The sinking of the Titanic is one of the most infamous shipwrecks in history. On April 15, 1912, during her maiden voyage, the Titanic sank after colliding with an iceberg, killing 1502 out of 2224 passengers and crew. This sensational tragedy shocked the international community and led to better safety regulations for ships.
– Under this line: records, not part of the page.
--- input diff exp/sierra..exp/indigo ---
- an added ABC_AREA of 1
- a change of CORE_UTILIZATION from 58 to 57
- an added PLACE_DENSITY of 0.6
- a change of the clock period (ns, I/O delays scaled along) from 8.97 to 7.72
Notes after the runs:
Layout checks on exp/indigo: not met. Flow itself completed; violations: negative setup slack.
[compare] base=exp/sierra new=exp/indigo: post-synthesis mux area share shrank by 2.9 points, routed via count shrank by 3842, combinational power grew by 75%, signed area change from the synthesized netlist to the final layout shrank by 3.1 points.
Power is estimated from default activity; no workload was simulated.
module SelectionSort
(
  input wire clock,
  input wire [255:0] in,
  output wire [255:0] out
);
  wire [31:0] in_array [7:0];
  wire [31:0] out_array [7:0];
  wire [31:0] intermediate [95:0];
  genvar i;
  for (i=0; i<8; i=i+1) begin
    assign in_array[i] = in[((i+1)*32)-1 -: 32];
  end
  genvar j;
  for (j=0; j<8; j=j+1) begin
    assign out[((j+1)*32)-1 -: 32] = out_array[j];
  end
  CAS_unit cas0_1(clock, in_array[0], in_array[1], intermediate[0], intermediate[1]);
  SR_module nopx_1(clock, in_array[2], intermediate[2]);
  SR_module nopx_2(clock, in_array[3], intermediate[3]);
  SR_module nopx_3(clock, in_array[4], intermediate[4]);
  SR_module nopx_4(clock, in_array[5], intermediate[5]);
  SR_module nopx_5(clock, in_array[6], intermediate[6]);
  SR_module nopx_6(clock, in_array[7], intermediate[7]);
  CAS_unit cas0_2(clock, intermediate[0], intermediate[2], intermediate[8], intermediate[10]);
  SR_module nopx_7(clock, intermediate[1], intermediate[9]);
  SR_module nopx_8(clock, intermediate[3], intermediate[11]);
  SR_module nopx_9(clock, intermediate[4], intermediate[12]);
  SR_module nopx_10(clock, intermediate[5], intermediate[13]);
  SR_module nopx_11(clock, intermediate[6], intermediate[14]);
  SR_module nopx_12(clock, intermediate[7], intermediate[15]);
  CAS_unit cas0_3(clock, intermediate[8], intermediate[11], intermediate[16], intermediate[19]);
  CAS_unit cas4(clock, intermediate[9], intermediate[10], intermediate[17], intermediate[18]);
  SR_module nopx_13(clock, intermediate[12], intermediate[20]);
  SR_module nopx_14(clock, intermediate[13], intermediate[21]);
  SR_module nopx_15(clock, intermediate[14], intermediate[22]);
  SR_module nopx_16(clock, intermediate[15], intermediate[23]);
  CAS_unit cas0_4(clock, intermediate[16], intermediate[20], intermediate[24], intermediate[28]);
  CAS_unit cas6(clock, intermediate[17], intermediate[19], intermediate[25], intermediate[27]);
  SR_module nop17(clock, intermediate[18], intermediate[26]);
  SR_module nop18(clock, intermediate[21], intermediate[29]);
  SR_module nop19(clock, intermediate[22], intermediate[30]);
  SR_module nop20(clock, intermediate[23], intermediate[31]);
  CAS_unit cas0_5(clock, intermediate[24], intermediate[29], intermediate[32], intermediate[37]);
  CAS_unit cas8(clock, intermediate[25], intermediate[28], intermediate[33], intermediate[36]);
  CAS_unit cas9(clock, intermediate[26], intermediate[27], intermediate[34], intermediate[35]);
  SR_module nop21(clock, intermediate[30], intermediate[38]);
  SR_module nop22(clock, intermediate[31], intermediate[39]);
  CAS_unit cas0_6(clock, intermediate[32], intermediate[38], intermediate[40], intermediate[46]);
  CAS_unit cas11(clock, intermediate[33], intermediate[37], intermediate[41], intermediate[45]);
  CAS_unit cas12(clock, intermediate[34], intermediate[36], intermediate[42], intermediate[44]);
  SR_module nop23(clock, intermediate[35], intermediate[43]);
  SR_module nop24(clock, intermediate[39], intermediate[47]);
  CAS_unit cas0_7(clock, intermediate[40], intermediate[47], intermediate[48], intermediate[55]);
  CAS_unit cas14(clock, intermediate[41], intermediate[46], intermediate[49], intermediate[54]);
  CAS_unit cas15(clock, intermediate[42], intermediate[45], intermediate[50], intermediate[53]);
  CAS_unit cas16(clock, intermediate[43], intermediate[44], intermediate[51], intermediate[52]);
  SR_module nop0_1(clock, intermediate[48], intermediate[56]);
  CAS_unit cas17(clock, intermediate[49], intermediate[55], intermediate[57], intermediate[63]);
  CAS_unit cas18(clock, intermediate[50], intermediate[54], intermediate[58], intermediate[62]);
  CAS_unit cas19(clock, intermediate[51], intermediate[53], intermediate[59], intermediate[61]);
  SR_module nop26(clock, intermediate[52], intermediate[60]);
  SR_module nop0_2(clock, intermediate[56], intermediate[64]);
  SR_module nop28(clock, intermediate[57], intermediate[65]);
  CAS_unit cas20(clock, intermediate[58], intermediate[63], intermediate[66], intermediate[71]);
  CAS_unit cas21(clock, intermediate[59], intermediate[62], intermediate[67], intermediate[70]);
  CAS_unit cas22(clock, intermediate[60], intermediate[61], intermediate[68], intermediate[69]);
  SR_module nop0_3(clock, intermediate[64], intermediate[72]);
  SR_module nop30(clock, intermediate[65], intermediate[73]);
  SR_module nop31(clock, intermediate[66], intermediate[74]);
  CAS_unit cas23(clock, intermediate[67], intermediate[71], intermediate[75], intermediate[79]);
  CAS_unit cas24(clock, intermediate[68], intermediate[70], intermediate[76], intermediate[78]);
  SR_module nop32(clock, intermediate[69], intermediate[77]);
  SR_module nop0_4(clock, intermediate[72], intermediate[80]);
  SR_module nop34(clock, intermediate[73], intermediate[81]);
  SR_module nop35(clock, intermediate[74], intermediate[82]);
  SR_module nop36(clock, intermediate[75], intermediate[83]);
  CAS_unit cas25(clock, intermediate[76], intermediate[79], intermediate[84], intermediate[87]);
  CAS_unit cas26(clock, intermediate[77], intermediate[78], intermediate[85], intermediate[86]);
  SR_module nop0_5(clock, intermediate[80], intermediate[88]);
  SR_module nop38(clock, intermediate[81], intermediate[89]);
  SR_module nop39(clock, intermediate[82], intermediate[90]);
  SR_module nop40(clock, intermediate[83], intermediate[91]);
  SR_module nop41(clock, intermediate[84], intermediate[92]);
  CAS_unit cas27(clock, intermediate[85], intermediate[87], intermediate[93], intermediate[95]);
  SR_module nop42(clock, intermediate[86], intermediate[94]);
  SR_module nop0_6(clock, intermediate[88], out_array[0]);
  SR_module nop44(clock, intermediate[89], out_array[1]);
  SR_module nop45(clock, intermediate[90], out_array[2]);
  SR_module nop46(clock, intermediate[91], out_array[3]);
  SR_module nop47(clock, intermediate[92], out_array[4]);
  SR_module nop48(clock, intermediate[93], out_array[5]);
  CAS_unit cas28(clock, intermediate[94], intermediate[95], out_array[6], out_array[7]);
endmodule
# Import necessary libraries
import numpy as np
import pandas as pd
import matplotlib.pyplot as plt
import seaborn as sns
%matplotlib inline
sns.set_style('whitegrid')
train = pd.read_csv('../data/train.csv')
test = pd.read_csv('../data/test.csv')
train.head(4)
From the data, we can see the features presented for each passager on the ship:
train.describe()
For numeric features, we can use describe() function to generate the count, mean, std, min, the first quartile, median, the third quartile, max. From the count row, we can see that the Age feature has 177 missing values.
print train.shape
print "----------------"
print train.dtypes
shape attribute returns the size of data frame. dtypes attribute returns the data type of features.
sns.countplot(train.Survived, order=[0,1]);
plt.xlabel('Survived or not (0 for not survived, 1 for survived)');
plt.ylabel('Count of passager');
## Age figure
fig = plt.figure(figsize=[8,2])
age_data_full = train[['Age','Survived']]
age_data = age_data_full.ix[~np.isnan(age_data_full.Age),:]
plt.figure(figsize=[12,12])
sns.distplot(age_data.Age,ax=plt.subplot(311),kde=False);
plt.xlim([0,80])
plt.ylabel('Count of Passengers')
plt.title('Age distribution (177 missing values)');
sns.barplot(x='Age',y='Survived',data=age_data,ax=plt.subplot(312),ci=None);
plt.xticks([0,88],[0,80])
age_data_missing = age_data_full.ix[np.isnan(age_data_full.Age),:]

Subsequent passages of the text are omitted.